Fig. 1 is a perspective view of a membrane power generation device according to the present invention, Fig. 2 is a partially enlarged perspective view showing the lower part of Fig. 1, and Fig. 3 is a partially enlarged perspective view showing the yellow part of Fig. 2-. Figure 4 is the IV of Figure 3.
FIG. 5 is a partially enlarged vertical sectional view taken along line -IV, and a perspective view showing the solar cell module.
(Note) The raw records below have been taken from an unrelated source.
<file path="src/rtl/core/cbtd_pkg.sv">
// ----------------------------------------------------------------------------
// cbtd_pkg: shared types and helpers for the color block texture decoder
// Palette word layout, queue sizing and the divide-by-three helper.
// ----------------------------------------------------------------------------
`default_nettype none

package cbtd_pkg;

	// queue between front and back
	localparam int QDepth = 2;
	localparam int QPtrW  = (QDepth > 1) ? $clog2(QDepth) : 1;
	localparam int QCntW  = $clog2(QDepth + 1);

	// index_order codes
	localparam logic OrderGx  = 1'b0;  // first pixel in bits 7..6
	localparam logic OrderDxt = 1'b1;  // first pixel in bits 1..0

	// palette entry selected by the transparent code
	localparam logic [1:0] SelTransp = 2'd3;

	// x/3 = (x * 683) >> 11, exact for x below 768
	localparam logic [9:0] Div3Mul   = 10'd683;
	localparam int         Div3Shift = 11;

	typedef struct packed {
		logic [7:0] r;
		logic [7:0] g;
		logic [7:0] b;
	} rgb_t;

	// one decoded block: four palette colors and the index bytes
	typedef struct packed {
		rgb_t [3:0]       pal;
		logic             transp;   // entry 3 is transparent black
		logic [3:0][7:0]  idx;      // idx[row]
	} blk_word_t;

	// front -> queue
	typedef struct packed {
		logic      push;
		blk_word_t word;
	} push_t;

	// queue -> front / back status
	typedef struct packed {
		logic full;
		logic head_valid;
	} q_status_t;

	function automatic logic [7:0] div3(input logic [9:0] x);
		logic [19:0] prod;
		prod = {10'd0, x} * {10'd0, Div3Mul};
		return prod[Div3Shift +: 8];
	endfunction

	function automatic logic [7:0] widen5(input logic [4:0] v);
		return {v, v[4:2]};
	endfunction

	function automatic logic [7:0] widen6(input logic [5:0] v);
		return {v, v[5:4]};
	endfunction

endpackage

`default_nettype wire

</file>
<file path="src/rtl/core/cbtd_front.sv">
// ----------------------------------------------------------------------------
// cbtd_front: block intake and palette build
// Takes a block word, expands endpoints, builds the four-entry palette.
// ----------------------------------------------------------------------------
`default_nettype none

module cbtd_front (
	input  wire logic                start,
	input  wire cbtd_pkg::q_status_t q_status,
	input  wire logic [15:0]         color_a,
	input  wire logic [15:0]         color_b,
	input  wire logic [7:0]          row0_indices,
	input  wire logic [7:0]          row1_indices,
	input  wire logic [7:0]          row2_indices,
	input  wire logic [7:0]          row3_indices,
	output cbtd_pkg::push_t          push_o
);

	cbtd_pkg::rgb_t ea;
	cbtd_pkg::rgb_t eb;
	logic           a_gt_b;
	cbtd_pkg::rgb_t third_a;
	cbtd_pkg::rgb_t third_b;
	cbtd_pkg::rgb_t mid;

	// bits 4..0 red, 10..5 green, 15..11 blue
	always_comb begin
		ea.r = cbtd_pkg::widen5(color_a[4:0]);
		ea.g = cbtd_pkg::widen6(color_a[10:5]);
		ea.b = cbtd_pkg::widen5(color_a[15:11]);
		eb.r = cbtd_pkg::widen5(color_b[4:0]);
		eb.g = cbtd_pkg::widen6(color_b[10:5]);
		eb.b = cbtd_pkg::widen5(color_b[15:11]);
	end

	assign a_gt_b = color_a > color_b;

	// rounded thirds and truncated midpoint, per channel
	always_comb begin
		third_a.r = cbtd_pkg::div3({1'b0, ea.r, 1'b0} + {2'b0, eb.r} + 10'd1);
		third_a.g = cbtd_pkg::div3({1'b0, ea.g, 1'b0} + {2'b0, eb.g} + 10'd1);
		third_a.b = cbtd_pkg::div3({1'b0, ea.b, 1'b0} + {2'b0, eb.b} + 10'd1);
		third_b.r = cbtd_pkg::div3({2'b0, ea.r} + {1'b0, eb.r, 1'b0} + 10'd1);
		third_b.g = cbtd_pkg::div3({2'b0, ea.g} + {1'b0, eb.g, 1'b0} + 10'd1);
		third_b.b = cbtd_pkg::div3({2'b0, ea.b} + {1'b0, eb.b, 1'b0} + 10'd1);
		mid.r     = 8'(({1'b0, ea.r} + {1'b0, eb.r}) >> 1);
		mid.g     = 8'(({1'b0, ea.g} + {1'b0, eb.g}) >> 1);
		mid.b     = 8'(({1'b0, ea.b} + {1'b0, eb.b}) >> 1);
	end

	always_comb begin
		push_o.push        = start & ~q_status.full;
		push_o.word.pal[0] = ea;
		push_o.word.pal[1] = eb;
		push_o.word.pal[2] = a_gt_b ? third_a : mid;
		push_o.word.pal[3] = a_gt_b ? third_b : '0;
		push_o.word.transp = ~a_gt_b;
		push_o.word.idx[0] = row0_indices;
		push_o.word.idx[1] = row1_indices;
		push_o.word.idx[2] = row2_indices;
		push_o.word.idx[3] = row3_indices;
	end

endmodule

`default_nettype wire

</file>
<file path="src/rtl/core/cbtd_queue.sv">
// ----------------------------------------------------------------------------
// cbtd_queue: short block queue between front and back
// Register-based FIFO of decoded block words.
// ----------------------------------------------------------------------------
`default_nettype none

module cbtd_queue (
	input  wire logic                 clk,
	input  wire logic                 arst_n,
	input  wire cbtd_pkg::push_t      push_i,
	input  wire logic                 pop,
	output cbtd_pkg::blk_word_t       head,
	output cbtd_pkg::q_status_t       q_status
);

	cbtd_pkg::blk_word_t               entries_q [cbtd_pkg::QDepth];
	logic [cbtd_pkg::QPtrW-1:0]        wr_ptr_q;
	logic [cbtd_pkg::QPtrW-1:0]        rd_ptr_q;
	logic [cbtd_pkg::QCntW-1:0]        count_q;
	logic                              do_pop;

	assign q_status.full       = count_q == cbtd_pkg::QCntW'(cbtd_pkg::QDepth);
	assign q_status.head_valid = count_q != '0;
	assign do_pop              = pop & q_status.head_valid;
	assign head                = entries_q[rd_ptr_q];

	function automatic logic [cbtd_pkg::QPtrW-1:0] ptr_inc(
		input logic [cbtd_pkg::QPtrW-1:0] p
	);
		return (p == cbtd_pkg::QPtrW'(cbtd_pkg::QDepth - 1)) ? '0 : p + 1'b1;
	endfunction

	always_ff @(posedge clk) begin
		if (push_i.push) begin
			entries_q[wr_ptr_q] <= push_i.word;
		end
	end

	always_ff @(posedge clk or negedge arst_n) begin
		if (!arst_n) begin
			wr_ptr_q <= '0;
			rd_ptr_q <= '0;
			count_q  <= '0;
		end else begin
			if (push_i.push) wr_ptr_q <= ptr_inc(wr_ptr_q);
			if (do_pop) rd_ptr_q <= ptr_inc(rd_ptr_q);
			case ({push_i.push, do_pop})
				2'b10:   count_q <= count_q + 1'b1;
				2'b01:   count_q <= count_q - 1'b1;
				default: count_q <= count_q;
			endcase
		end
	end

endmodule

`default_nettype wire

</file>
<file path="src/rtl/core/cbtd_back.sv">
// ----------------------------------------------------------------------------
// cbtd_back: pixel emitter
// Walks the head block pixel by pixel and registers one pixel a cycle while the queue holds a block.
// ----------------------------------------------------------------------------
`default_nettype none

module cbtd_back (
	input  wire logic                 clk,
	input  wire logic                 arst_n,
	input  wire logic                 index_order,
	input  wire cbtd_pkg::blk_word_t  head,
	input  wire cbtd_pkg::q_status_t  q_status,
	output logic                      pop,
	output logic                      strobe,
	output logic [1:0]                pixel_row,
	output logic [1:0]                pixel_col,
	output logic [7:0]                red,
	output logic [7:0]                green,
	output logic [7:0]                blue,
	output logic [7:0]                alpha,
	output logic                      last
);

	logic [3:0]      cnt_q;
	logic [7:0]      row_bits;
	logic [1:0]      sel;
	cbtd_pkg::rgb_t  pix;
	logic            strobe_q;
	logic [1:0]      row_q;
	logic [1:0]      col_q;
	cbtd_pkg::rgb_t  pix_q;
	logic [7:0]      alpha_q;
	logic            last_q;

	assign row_bits = head.idx[cnt_q[3:2]];

	always_comb begin
		case (cnt_q[1:0])
			2'd0:    sel = (index_order == cbtd_pkg::OrderDxt) ? row_bits[1:0] : row_bits[7:6];
			2'd1:    sel = (index_order == cbtd_pkg::OrderDxt) ? row_bits[3:2] : row_bits[5:4];
			2'd2:    sel = (index_order == cbtd_pkg::OrderDxt) ? row_bits[5:4] : row_bits[3:2];
			default: sel = (index_order == cbtd_pkg::OrderDxt) ? row_bits[7:6] : row_bits[1:0];
		endcase
	end

	assign pix = head.pal[sel];
	assign pop = q_status.head_valid & (cnt_q == 4'hF);

	always_ff @(posedge clk or negedge arst_n) begin
		if (!arst_n) begin
			cnt_q    <= '0;
			strobe_q <= 1'b0;
		end else begin
			strobe_q <= q_status.head_valid;
			if (q_status.head_valid) cnt_q <= cnt_q + 1'b1;
		end
	end

	always_ff @(posedge clk) begin
		if (q_status.head_valid) begin
			row_q   <= cnt_q[3:2];
			col_q   <= cnt_q[1:0];
			pix_q   <= pix;
			alpha_q <= (head.transp && sel == cbtd_pkg::SelTransp) ? 8'd0 : 8'd255;
			last_q  <= cnt_q == 4'hF;
		end
	end

	assign strobe    = strobe_q;
	assign pixel_row = row_q;
	assign pixel_col = col_q;
	assign red       = pix_q.r;
	assign green     = pix_q.g;
	assign blue      = pix_q.b;
	assign alpha     = alpha_q;
	assign last      = last_q;

endmodule

`default_nettype wire

</file>
<file path="src/rtl/core/color_block_texture_decode_unit.sv">
// ----------------------------------------------------------------------------
// color_block_texture_decode_unit: 4x4 color block decoder
// Expands a 5:6:5 endpoint pair into a palette and emits sixteen RGBA pixels.
// ----------------------------------------------------------------------------
//
// channel   signals                                   handshake
// -------   ---------------------------------------   -------------------------
// block in  color_a, color_b, row0..row3_indices      start & !busy
// pixel out pixel_row/col, red/green/blue/alpha, last strobe, one cycle, no stall
// config    cfg_data (index_order)                    cfg_valid & cfg_ready
//
// Flow: a block word is decoded into the queue the edge it is taken; its
//   pixels are then registered by the emitter, one pixel per cycle while
//   it is the head of the queue. The sustained rate is set by this
//   one-pixel-per-cycle emitter walking the head of the queue.
// Busy: high while the two-entry queue is full; a second block can be taken
//   while the first is still being emitted, so blocks stream gap-free.
// Reset: clears queue pointers, pixel counter, strobe and index_order.
// Stalls: the pixel receiver cannot hold off; output never waits.
//
// Pixels leave in row order, column 0 first. index_order picks where in a
// row byte the first pixel's index lives (0: bits 7..6, 1: bits 1..0).
// ----------------------------------------------------------------------------
`default_nettype none

module color_block_texture_decode_unit (
	input  wire logic        clk,
	input  wire logic        arst_n,
	// block word in
	input  wire logic        start,
	output logic             busy,
	input  wire logic [15:0] color_a,
	input  wire logic [15:0] color_b,
	input  wire logic [7:0]  row0_indices,
	input  wire logic [7:0]  row1_indices,
	input  wire logic [7:0]  row2_indices,
	input  wire logic [7:0]  row3_indices,
	// pixel out
	output logic             strobe,
	output logic [1:0]       pixel_row,
	output logic [1:0]       pixel_col,
	output logic [7:0]       red,
	output logic [7:0]       green,
	output logic [7:0]       blue,
	output logic [7:0]       alpha,
	output logic             last,
	// config write
	input  wire logic        cfg_valid,
	output logic             cfg_ready,
	input  wire logic        cfg_data
);

	cbtd_pkg::push_t      push;
	cbtd_pkg::q_status_t  q_status;
	cbtd_pkg::blk_word_t  head;
	logic                 pop;
	logic                 index_order_q;

	// config register: always ready; the user keeps it only written while idle, the block itself does not enforce this
	assign cfg_ready = 1'b1;

	always_ff @(posedge clk or negedge arst_n) begin
		if (!arst_n) begin
			index_order_q <= cbtd_pkg::OrderGx;
		end else if (cfg_valid && cfg_ready) begin
			index_order_q <= cfg_data;
		end
	end

	assign busy = q_status.full;

	// front: expand endpoints, build palette
	cbtd_front u_front (
		.start        (start),
		.q_status     (q_status),
		.color_a      (color_a),
		.color_b      (color_b),
		.row0_indices (row0_indices),
		.row1_indices (row1_indices),
		.row2_indices (row2_indices),
		.row3_indices (row3_indices),
		.push_o       (push)
	);

	// decoupling queue, two block words
	cbtd_queue u_queue (
		.clk      (clk),
		.arst_n   (arst_n),
		.push_i   (push),
		.pop      (pop),
		.head     (head),
		.q_status (q_status)
	);

	// back: sixteen pixels per head word
	cbtd_back u_back (
		.clk         (clk),
		.arst_n      (arst_n),
		.index_order (index_order_q),
		.head        (head),
		.q_status    (q_status),
		.pop         (pop),
		.strobe      (strobe),
		.pixel_row   (pixel_row),
		.pixel_col   (pixel_col),
		.red         (red),
		.green       (green),
		.blue        (blue),
		.alpha       (alpha),
		.last        (last)
	);

`ifndef SYNTH
	// last only on the final pixel of a block
	a_last_pos: assert property (@(posedge clk) disable iff (!arst_n)
		strobe && last |-> pixel_row == 2'd3 && pixel_col == 2'd3)
		else $error("last flag off the final pixel");

	// a block is emitted without gaps, in raster order
	a_no_gap: assert property (@(posedge clk) disable iff (!arst_n)
		strobe && !last |=> strobe &&
		({pixel_row, pixel_col} == $past({pixel_row, pixel_col}) + 4'd1))
		else $error("pixel sequence broken inside a block");

	// transparent entry is black
	a_transp: assert property (@(posedge clk) disable iff (!arst_n)
		strobe && alpha == 8'd0 |-> red == 8'd0 && green == 8'd0 && blue == 8'd0)
		else $error("transparent pixel not black");
`endif

endmodule

`default_nettype wire
</file>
Explanation of symbols 1O... Membrane power generation device, 11... Membrane body, 12...
Transparent film, 13... Space, 14... Solar cell,
14a... Board, 15... Connection, 16... Connector, 17... Solar cell module. Patent applicant Taiyo Kogyo Co., Ltd. Agent

Claims (1)

[Claims] A solar cell is attached to the membrane body 1- which has flexibility, and each solar cell is electrically connected to the membrane body +M.
A membrane power generation device using a solar cell, characterized in that it is formed by opening.